-- Exercise directions --
Only a slice of the listing below is wanted. Retype the lines from the one containing "a21oi_1: 277 / 0.021" through the one containing "edfxtp_1: 249 / 0.11", exactly, both ends included.

★ ★ ★ ★ ★ ★ ★

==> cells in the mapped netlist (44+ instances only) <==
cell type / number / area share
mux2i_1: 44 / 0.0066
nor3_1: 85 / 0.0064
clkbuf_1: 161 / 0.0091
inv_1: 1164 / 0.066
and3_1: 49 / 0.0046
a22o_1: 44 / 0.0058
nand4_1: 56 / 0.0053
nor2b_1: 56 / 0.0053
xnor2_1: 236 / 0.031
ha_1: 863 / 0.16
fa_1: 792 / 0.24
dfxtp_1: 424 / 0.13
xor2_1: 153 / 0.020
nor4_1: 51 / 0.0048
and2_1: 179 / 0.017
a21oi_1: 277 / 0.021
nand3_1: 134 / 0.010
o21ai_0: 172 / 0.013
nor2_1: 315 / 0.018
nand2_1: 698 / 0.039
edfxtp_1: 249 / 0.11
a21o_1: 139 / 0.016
File: src/hw/rtl/pphd_front.sv
module pphd_front
    import pphd_pkg::*;
(
    input  logic                  in_valid,
    output logic                  in_stall,
    input  logic [1:0]            command,
    input  logic                  new_center,
    input  logic [15:0]           center_x,
    input  logic [15:0]           center_y,
    input  logic [15:0]           center_z,
    input  logic [15:0]           partner_x,
    input  logic [15:0]           partner_y,
    input  logic [15:0]           partner_z,
    input  logic [RBIN_BITS-1:0]  read_bin,
    input  pphd_cfg_t             cfg,
    input  pphd_qstat_t           qstat,
    output logic                  push,
    output pphd_item_t            item
);

    assign in_stall = qstat.full;
    assign push     = in_valid && !qstat.full;

    always_comb
    begin
        item.cmd        = cmd_t'(command);
        item.new_center = new_center;
        item.dx         = min_image(COORD_BITS'(center_x), COORD_BITS'(partner_x), cfg.box_x);
        item.dy         = min_image(COORD_BITS'(center_y), COORD_BITS'(partner_y), cfg.box_y);
        item.dz         = min_image(COORD_BITS'(center_z), COORD_BITS'(partner_z), cfg.box_z);
        item.read_bin   = read_bin;
    end

endmodule

File: config.mk
export PLATFORM = sky130hd
export DESIGN_NAME = pphd_front
export DESIGN_NICKNAME = d
export VERILOG_FILES = /design/src/hw/rtl/periodic_pair_distance_histogram_unit_assert.svh /design/src/hw/rtl/pphd_pkg.sv /design/src/hw/rtl/pphd_front.sv
export SDC_FILE = /design/constraint.sdc
export NUM_CORES = 1
export LEC_CHECK = 0
export BUFFER_PORTS_ARGS = -buffer_cell sky130_fd_sc_hd__buf_2
export CORE_MARGIN = 2
export CORE_UTILIZATION = 28
export DETAILED_ROUTE_END_ITERATION = 16
export PLACE_DENSITY = 0.5
export SLEW_MARGIN = 10
export SYNTH_ARGS = -nofsm -noshare
export SYNTH_HDL_FRONTEND = slang
export SYNTH_SLANG_ARGS = --single-unit
File: constraint.sdc
create_clock -name vclk -period 14.88
set_clock_uncertainty 0.05 [all_clocks]
set_input_delay 1.488 -clock vclk [all_inputs]
set_output_delay 1.488 -clock vclk [all_outputs]
set_load 0.01 [all_outputs]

★ ★ ★ ★ ★ ★ ★

-- Reply to the task --
a21oi_1: 277 / 0.021
nand3_1: 134 / 0.010
o21ai_0: 172 / 0.013
nor2_1: 315 / 0.018
nand2_1: 698 / 0.039
edfxtp_1: 249 / 0.11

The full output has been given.